---------- Dataset extract

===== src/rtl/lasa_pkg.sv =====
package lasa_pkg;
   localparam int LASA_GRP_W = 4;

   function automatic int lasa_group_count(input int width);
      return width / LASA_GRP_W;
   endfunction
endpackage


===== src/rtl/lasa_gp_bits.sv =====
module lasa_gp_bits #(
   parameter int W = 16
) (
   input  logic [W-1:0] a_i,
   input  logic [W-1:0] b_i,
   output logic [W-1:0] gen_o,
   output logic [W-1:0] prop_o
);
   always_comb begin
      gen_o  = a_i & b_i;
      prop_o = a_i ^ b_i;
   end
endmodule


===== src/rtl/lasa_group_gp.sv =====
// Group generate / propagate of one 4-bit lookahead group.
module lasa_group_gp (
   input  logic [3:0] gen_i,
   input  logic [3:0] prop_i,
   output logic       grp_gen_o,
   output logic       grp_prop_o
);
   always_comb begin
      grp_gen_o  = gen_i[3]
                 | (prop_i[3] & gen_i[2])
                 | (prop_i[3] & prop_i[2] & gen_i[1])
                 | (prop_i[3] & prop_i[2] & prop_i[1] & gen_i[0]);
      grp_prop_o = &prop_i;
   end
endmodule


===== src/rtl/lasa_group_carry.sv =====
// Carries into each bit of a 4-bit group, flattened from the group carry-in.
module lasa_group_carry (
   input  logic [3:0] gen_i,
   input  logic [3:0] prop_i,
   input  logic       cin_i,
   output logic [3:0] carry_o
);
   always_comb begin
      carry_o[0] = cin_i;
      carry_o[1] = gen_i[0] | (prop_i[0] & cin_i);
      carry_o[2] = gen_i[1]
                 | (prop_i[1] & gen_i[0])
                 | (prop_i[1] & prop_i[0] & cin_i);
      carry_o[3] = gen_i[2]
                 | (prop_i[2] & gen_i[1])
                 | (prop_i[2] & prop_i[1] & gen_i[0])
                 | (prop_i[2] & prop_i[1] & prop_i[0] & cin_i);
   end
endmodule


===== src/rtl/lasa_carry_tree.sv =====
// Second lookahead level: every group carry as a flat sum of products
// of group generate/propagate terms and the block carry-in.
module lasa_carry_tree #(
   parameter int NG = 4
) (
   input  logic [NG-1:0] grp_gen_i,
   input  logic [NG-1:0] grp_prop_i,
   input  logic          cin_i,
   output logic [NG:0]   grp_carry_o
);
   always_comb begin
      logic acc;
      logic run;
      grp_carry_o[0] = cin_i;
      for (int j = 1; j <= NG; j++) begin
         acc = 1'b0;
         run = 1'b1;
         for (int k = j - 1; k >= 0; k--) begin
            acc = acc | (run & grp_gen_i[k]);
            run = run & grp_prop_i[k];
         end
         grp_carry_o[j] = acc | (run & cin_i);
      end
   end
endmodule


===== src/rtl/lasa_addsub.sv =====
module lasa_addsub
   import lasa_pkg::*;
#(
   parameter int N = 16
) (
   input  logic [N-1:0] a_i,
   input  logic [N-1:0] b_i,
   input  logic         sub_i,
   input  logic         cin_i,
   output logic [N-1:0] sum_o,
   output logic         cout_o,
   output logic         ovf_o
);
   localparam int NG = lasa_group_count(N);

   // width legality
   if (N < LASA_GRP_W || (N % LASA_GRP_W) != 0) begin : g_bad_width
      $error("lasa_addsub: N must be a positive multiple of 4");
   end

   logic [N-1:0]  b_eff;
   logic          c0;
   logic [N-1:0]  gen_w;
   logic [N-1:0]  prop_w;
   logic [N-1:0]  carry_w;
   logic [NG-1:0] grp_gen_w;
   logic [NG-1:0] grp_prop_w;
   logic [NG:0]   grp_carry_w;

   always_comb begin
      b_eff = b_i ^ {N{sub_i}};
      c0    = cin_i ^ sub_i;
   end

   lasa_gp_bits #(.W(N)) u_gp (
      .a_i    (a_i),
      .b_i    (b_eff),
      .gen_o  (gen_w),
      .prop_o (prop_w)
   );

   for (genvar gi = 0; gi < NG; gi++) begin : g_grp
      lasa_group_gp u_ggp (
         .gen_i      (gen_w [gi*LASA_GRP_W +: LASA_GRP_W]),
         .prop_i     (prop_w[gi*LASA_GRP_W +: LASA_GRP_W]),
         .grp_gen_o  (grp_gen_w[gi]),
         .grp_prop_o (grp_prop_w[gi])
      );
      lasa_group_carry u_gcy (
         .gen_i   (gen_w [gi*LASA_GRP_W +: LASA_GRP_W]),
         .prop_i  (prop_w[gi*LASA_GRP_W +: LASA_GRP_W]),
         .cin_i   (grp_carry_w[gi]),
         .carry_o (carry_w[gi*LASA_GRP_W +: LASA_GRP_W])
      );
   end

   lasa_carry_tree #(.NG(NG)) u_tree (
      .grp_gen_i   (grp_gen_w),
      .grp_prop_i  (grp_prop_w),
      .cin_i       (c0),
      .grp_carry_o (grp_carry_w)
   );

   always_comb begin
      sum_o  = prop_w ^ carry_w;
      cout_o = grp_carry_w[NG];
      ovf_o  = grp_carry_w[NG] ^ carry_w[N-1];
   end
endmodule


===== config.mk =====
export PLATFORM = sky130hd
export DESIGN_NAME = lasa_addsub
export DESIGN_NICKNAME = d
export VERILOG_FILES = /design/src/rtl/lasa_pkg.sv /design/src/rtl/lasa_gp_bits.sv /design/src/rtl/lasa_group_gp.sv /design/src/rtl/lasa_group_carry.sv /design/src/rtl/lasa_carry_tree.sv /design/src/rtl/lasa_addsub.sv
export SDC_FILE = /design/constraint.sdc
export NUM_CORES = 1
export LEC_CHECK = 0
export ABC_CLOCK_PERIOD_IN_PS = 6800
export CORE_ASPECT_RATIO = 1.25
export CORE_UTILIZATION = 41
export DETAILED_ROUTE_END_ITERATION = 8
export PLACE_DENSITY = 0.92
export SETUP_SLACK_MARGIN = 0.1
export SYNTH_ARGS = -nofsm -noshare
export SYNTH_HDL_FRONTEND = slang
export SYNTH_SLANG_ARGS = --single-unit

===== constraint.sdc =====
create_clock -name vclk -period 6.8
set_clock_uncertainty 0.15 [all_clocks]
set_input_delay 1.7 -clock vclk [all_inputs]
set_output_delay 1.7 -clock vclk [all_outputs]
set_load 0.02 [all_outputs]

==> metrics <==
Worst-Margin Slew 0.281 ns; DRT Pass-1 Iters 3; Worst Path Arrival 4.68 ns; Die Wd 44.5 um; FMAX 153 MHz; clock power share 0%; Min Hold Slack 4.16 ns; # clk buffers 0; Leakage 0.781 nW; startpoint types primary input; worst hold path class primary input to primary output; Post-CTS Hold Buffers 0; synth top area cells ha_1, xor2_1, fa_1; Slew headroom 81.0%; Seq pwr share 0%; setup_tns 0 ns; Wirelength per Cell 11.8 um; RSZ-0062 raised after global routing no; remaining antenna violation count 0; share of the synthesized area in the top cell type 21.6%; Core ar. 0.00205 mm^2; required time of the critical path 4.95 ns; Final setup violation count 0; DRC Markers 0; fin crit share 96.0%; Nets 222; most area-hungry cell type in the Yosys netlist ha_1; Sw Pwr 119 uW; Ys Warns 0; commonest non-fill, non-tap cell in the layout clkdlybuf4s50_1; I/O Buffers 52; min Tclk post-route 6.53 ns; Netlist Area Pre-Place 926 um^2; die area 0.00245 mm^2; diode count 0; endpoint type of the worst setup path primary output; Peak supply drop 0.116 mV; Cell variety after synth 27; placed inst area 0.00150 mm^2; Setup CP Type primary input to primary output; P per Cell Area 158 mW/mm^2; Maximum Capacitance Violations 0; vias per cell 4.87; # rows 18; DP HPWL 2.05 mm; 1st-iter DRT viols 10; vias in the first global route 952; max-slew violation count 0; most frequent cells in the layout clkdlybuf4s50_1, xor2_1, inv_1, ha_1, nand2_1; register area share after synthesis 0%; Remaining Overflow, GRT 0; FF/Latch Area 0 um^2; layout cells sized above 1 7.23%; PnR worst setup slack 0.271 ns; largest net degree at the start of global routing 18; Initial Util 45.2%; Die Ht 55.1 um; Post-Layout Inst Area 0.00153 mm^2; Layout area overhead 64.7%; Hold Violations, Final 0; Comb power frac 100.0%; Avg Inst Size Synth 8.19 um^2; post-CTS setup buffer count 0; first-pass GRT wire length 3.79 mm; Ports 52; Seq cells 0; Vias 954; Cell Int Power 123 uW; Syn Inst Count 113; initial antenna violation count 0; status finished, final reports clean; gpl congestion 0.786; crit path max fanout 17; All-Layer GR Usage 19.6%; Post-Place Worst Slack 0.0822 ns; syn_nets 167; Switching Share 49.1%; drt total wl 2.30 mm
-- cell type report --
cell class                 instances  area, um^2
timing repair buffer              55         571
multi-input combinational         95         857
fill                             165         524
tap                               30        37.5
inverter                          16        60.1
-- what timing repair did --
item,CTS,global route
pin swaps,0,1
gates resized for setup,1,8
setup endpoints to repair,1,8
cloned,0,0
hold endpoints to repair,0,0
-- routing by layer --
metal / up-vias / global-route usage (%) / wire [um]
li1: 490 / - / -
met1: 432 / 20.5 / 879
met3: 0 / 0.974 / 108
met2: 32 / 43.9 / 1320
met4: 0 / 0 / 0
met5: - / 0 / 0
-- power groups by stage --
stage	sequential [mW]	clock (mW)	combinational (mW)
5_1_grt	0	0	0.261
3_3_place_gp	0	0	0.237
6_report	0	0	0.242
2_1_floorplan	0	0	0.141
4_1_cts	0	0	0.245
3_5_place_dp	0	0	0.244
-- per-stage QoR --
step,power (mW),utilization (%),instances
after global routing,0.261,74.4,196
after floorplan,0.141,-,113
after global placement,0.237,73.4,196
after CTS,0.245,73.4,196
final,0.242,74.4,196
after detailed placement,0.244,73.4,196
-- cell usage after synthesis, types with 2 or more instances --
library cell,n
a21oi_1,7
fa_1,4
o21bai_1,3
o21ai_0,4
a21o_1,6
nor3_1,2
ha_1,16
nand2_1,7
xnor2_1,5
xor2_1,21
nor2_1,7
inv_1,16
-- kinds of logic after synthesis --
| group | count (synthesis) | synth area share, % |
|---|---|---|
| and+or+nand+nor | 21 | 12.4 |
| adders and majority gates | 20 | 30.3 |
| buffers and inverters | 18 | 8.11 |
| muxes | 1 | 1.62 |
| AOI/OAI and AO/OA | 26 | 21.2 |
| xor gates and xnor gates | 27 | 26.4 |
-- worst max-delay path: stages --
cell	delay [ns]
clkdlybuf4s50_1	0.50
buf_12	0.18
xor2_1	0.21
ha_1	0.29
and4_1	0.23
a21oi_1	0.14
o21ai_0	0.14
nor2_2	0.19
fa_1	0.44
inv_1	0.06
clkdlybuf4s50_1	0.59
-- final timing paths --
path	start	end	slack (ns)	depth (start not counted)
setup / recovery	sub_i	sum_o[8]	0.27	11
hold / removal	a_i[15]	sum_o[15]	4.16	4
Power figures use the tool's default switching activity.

--------------------

### Exercise aim
Select the lines from the entries that include the word "lookahead".

### Answer box
// Group generate / propagate of one 4-bit lookahead group.
// Second lookahead level: every group carry as a flat sum of products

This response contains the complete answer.